Sua forma e tamanho, explica Marilda Marchiori, vai depender do espaço disponível e da utilização do ambiente. ‘‘Uma família com crianças, por exemplo deve optar por uma mesa de centro redonda ou com bordas arredondadas. Este formato também é ideal para pequenos espaços’’, diz. A mesa quadrada ou retangular, porém, dá mais peso ao ambiente. ‘‘Marca mais’’, complementa. A altura das mesinhas de canto deve acompanhar a do braço do sofá ou poltrona, podendo ficar, no máximo, alguns centímetros mais altas. Já nas de centro, a altura ideal é de, no máximo 35 centímetros.

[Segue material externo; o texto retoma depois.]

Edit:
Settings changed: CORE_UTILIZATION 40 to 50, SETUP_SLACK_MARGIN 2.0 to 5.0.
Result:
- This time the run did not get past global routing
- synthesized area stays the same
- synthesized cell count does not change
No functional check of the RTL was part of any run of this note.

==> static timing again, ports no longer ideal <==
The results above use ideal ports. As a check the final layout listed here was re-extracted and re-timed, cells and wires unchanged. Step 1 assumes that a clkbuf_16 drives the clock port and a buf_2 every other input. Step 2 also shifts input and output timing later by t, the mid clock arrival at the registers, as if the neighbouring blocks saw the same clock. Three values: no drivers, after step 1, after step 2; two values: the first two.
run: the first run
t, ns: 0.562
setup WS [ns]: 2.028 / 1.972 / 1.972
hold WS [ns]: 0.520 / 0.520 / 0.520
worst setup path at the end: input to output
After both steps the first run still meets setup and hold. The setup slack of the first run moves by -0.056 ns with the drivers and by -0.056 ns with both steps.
From an optimization exercise on the open Yosys and OpenROAD flow, aimed at small area; shortcuts taken in it are not production practice.
In this exercise RTL edits were held to simulation tests only and were not proved equivalent to the original.
Power figures rest on the tool's default switching activity, not on a simulated workload.

[design/flow/run.sh]
#!/bin/bash
# synth_recipe.tcl (not shown) runs the flow's synth.tcl, then flattens the netlist and writes it again
# the make line also repeats each setting of config.mk as NAME=value (left out here)
make -C /OpenROAD-flow-scripts/flow DESIGN_CONFIG=/design/flow/config.mk WORK_HOME=/design/flow/orfs CLKGATE_MAP_FILE= SYNTH_SCRIPT=/design/flow/synth_recipe.tcl finish
[design/flow/constraint.sdc]
create_clock -name core_clock -period 10.0 [get_ports {clk}]
set_input_delay 2.0000 -clock core_clock [delete_from_list [all_inputs] [get_ports {clk}]]
set_output_delay 2.0000 -clock core_clock [all_outputs]
set_load 0.01 [all_outputs]
[design/flow/config.mk]
export PLATFORM = sky130hd
export DESIGN_NAME = q100_core
export DESIGN_NICKNAME = q100_core
export VERILOG_FILES = /design/flow/design.v
export SDC_FILE = /design/flow/constraint.sdc
export NUM_CORES = 4
export LEC_CHECK = 0
export CAP_MARGIN = 20
export CORE_MARGIN = 2
export CORE_UTILIZATION = 40
export SLEW_MARGIN = 20
export SYNTH_HIERARCHICAL = 1
export SYNTH_MINIMUM_KEEP_SIZE = 0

Na escolha da cor deve-se levar em consideração a cor do piso e tecido do sofá e poltronas. Na contramão da tendência das ‘‘cores da lua’’ - cores claras onde prevalecem o prateado, bege, branco e metais - a valorização do contraste volta a se insinuar no design de móveis. Uma prova é a volta ainda tímida da embuia - madeira escura, quase preta. O arquiteto José Carlos Repette, explica que ela aparece nas principais mostras de decoração no País e no exterior como detalhe ou suavizada por materiais mais claros e leves.

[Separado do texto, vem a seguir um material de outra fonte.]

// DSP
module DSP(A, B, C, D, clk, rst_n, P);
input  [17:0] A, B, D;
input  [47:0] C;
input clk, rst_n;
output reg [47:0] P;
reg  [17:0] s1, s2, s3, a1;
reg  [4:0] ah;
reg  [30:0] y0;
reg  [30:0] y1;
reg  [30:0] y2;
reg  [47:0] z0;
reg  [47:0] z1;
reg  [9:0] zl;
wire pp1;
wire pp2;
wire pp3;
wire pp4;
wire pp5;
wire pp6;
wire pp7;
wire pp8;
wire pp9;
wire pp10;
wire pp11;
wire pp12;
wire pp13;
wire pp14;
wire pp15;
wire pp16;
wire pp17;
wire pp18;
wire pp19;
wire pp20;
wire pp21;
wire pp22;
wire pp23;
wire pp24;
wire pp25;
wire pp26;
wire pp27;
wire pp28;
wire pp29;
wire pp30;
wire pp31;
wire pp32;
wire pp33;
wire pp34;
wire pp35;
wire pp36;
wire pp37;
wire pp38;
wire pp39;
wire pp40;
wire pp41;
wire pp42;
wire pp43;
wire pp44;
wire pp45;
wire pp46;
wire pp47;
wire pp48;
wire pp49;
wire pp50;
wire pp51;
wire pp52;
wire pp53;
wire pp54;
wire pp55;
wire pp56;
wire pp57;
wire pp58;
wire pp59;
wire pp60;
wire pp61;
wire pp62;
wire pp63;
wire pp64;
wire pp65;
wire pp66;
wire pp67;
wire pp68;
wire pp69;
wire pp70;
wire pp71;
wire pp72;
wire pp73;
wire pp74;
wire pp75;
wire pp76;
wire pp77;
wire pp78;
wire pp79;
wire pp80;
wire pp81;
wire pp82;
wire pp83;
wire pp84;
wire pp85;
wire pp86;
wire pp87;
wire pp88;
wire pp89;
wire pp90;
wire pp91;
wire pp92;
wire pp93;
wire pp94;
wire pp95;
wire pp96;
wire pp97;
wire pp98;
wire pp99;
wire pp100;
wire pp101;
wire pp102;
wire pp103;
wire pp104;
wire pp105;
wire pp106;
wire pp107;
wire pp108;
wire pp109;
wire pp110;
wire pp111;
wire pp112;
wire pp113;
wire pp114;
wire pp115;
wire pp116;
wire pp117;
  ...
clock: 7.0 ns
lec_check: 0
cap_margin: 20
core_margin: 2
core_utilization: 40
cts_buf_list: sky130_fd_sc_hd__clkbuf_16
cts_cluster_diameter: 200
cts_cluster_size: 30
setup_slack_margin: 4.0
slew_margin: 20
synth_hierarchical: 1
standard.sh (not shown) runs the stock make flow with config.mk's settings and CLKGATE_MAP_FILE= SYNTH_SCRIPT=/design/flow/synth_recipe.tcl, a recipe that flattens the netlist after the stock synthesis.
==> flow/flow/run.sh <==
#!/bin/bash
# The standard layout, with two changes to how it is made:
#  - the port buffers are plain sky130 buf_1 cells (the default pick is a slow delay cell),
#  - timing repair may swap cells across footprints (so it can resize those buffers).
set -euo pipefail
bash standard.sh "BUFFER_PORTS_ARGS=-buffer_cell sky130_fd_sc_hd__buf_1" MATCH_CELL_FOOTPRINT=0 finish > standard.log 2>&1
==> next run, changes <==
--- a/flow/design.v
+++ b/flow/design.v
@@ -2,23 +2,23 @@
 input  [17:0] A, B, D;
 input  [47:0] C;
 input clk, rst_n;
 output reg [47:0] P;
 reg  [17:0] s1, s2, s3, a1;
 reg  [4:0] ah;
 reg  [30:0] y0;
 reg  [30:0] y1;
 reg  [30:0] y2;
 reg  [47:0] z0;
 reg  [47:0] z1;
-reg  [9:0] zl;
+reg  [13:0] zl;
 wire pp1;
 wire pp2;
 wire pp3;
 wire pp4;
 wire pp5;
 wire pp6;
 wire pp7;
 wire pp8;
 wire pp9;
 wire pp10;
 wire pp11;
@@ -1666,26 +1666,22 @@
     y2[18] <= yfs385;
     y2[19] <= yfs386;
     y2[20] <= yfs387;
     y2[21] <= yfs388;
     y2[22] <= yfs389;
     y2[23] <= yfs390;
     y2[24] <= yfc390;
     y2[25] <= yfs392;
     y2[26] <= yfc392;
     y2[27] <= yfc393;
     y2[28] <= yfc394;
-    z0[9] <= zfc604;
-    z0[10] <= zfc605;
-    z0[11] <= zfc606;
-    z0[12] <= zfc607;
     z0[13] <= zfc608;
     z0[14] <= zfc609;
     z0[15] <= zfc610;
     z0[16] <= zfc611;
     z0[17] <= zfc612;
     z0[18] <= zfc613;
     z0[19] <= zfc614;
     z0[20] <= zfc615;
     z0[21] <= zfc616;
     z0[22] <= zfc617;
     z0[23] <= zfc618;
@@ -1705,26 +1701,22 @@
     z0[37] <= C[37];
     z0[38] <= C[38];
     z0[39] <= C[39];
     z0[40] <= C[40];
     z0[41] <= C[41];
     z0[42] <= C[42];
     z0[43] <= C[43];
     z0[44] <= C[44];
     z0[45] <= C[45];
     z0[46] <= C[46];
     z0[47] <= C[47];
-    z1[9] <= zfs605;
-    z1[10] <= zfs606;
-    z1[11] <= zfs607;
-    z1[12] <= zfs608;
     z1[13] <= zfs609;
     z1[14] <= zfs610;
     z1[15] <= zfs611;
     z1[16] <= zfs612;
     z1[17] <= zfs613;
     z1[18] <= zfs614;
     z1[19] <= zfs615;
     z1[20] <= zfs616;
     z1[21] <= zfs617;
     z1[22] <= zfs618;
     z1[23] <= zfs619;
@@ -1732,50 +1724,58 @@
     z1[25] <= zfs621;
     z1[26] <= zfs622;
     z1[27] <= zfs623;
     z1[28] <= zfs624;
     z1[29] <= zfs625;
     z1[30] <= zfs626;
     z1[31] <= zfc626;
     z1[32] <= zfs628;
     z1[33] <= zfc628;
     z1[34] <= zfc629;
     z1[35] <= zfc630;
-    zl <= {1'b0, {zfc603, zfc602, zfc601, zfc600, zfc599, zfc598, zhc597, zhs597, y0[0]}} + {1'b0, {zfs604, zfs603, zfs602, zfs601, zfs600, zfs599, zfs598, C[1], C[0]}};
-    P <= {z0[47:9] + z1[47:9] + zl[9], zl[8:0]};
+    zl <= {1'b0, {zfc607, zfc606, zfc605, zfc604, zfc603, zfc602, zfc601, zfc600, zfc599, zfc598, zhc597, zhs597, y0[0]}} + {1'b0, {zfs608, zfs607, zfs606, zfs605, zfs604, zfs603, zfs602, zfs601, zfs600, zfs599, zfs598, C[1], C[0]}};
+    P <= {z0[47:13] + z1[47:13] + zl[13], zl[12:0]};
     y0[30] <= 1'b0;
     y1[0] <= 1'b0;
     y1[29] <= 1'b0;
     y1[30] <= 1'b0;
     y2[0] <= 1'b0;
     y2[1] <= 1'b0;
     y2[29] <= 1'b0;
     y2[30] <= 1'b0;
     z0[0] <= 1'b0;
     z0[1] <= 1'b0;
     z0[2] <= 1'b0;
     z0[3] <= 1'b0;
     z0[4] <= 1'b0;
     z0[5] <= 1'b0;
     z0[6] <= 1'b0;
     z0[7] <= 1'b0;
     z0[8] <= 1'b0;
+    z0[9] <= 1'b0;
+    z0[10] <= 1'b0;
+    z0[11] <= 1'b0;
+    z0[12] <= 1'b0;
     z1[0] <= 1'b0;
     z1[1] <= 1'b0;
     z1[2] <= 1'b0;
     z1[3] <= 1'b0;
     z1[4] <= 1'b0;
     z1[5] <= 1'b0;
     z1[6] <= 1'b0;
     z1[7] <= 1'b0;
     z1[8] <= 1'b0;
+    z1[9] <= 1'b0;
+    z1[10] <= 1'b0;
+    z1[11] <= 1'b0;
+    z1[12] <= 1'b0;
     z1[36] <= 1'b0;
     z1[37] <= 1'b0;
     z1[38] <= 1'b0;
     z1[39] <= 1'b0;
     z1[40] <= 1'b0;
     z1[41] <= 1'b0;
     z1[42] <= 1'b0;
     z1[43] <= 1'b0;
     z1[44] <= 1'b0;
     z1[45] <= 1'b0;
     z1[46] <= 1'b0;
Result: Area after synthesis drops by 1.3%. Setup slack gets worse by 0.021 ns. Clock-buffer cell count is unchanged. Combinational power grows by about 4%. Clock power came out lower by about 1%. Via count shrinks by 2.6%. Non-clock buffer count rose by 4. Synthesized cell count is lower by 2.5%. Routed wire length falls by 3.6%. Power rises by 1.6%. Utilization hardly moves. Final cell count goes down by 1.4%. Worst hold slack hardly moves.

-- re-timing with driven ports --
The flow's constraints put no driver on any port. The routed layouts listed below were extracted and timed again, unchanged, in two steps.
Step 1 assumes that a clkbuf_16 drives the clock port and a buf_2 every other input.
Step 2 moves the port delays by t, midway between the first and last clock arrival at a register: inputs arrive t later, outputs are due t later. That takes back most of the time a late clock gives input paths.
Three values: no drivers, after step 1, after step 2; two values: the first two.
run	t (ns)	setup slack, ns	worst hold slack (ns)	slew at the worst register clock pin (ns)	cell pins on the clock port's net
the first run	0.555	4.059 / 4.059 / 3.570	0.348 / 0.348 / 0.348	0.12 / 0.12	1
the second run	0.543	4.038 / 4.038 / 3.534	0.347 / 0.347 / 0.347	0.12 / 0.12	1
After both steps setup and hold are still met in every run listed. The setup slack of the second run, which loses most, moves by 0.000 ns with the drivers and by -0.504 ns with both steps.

Na escolha do material das mesinhas de centro, o conselho é apostar na madeira ou nos puffs, uma tendência que parece ter vindo para ficar. ‘‘Quanto mais simples e reto for o design, mais bonito e fácil de harmonizar ele serᒒ, reforça o arquiteto. Ferro muito trabalhado? esqueça. Pesa no ambiente. Mesas de centro e de canto iguais, tipo ‘‘par de vasos’’ ? Nem pensar. A mistura de estilos é permitida e recomendada. ‘‘Cada espaço da casa tem de ser valorizado, para tornar o ambiente gostoso’’, acrescenta Marilda Marchiori. (C.B.)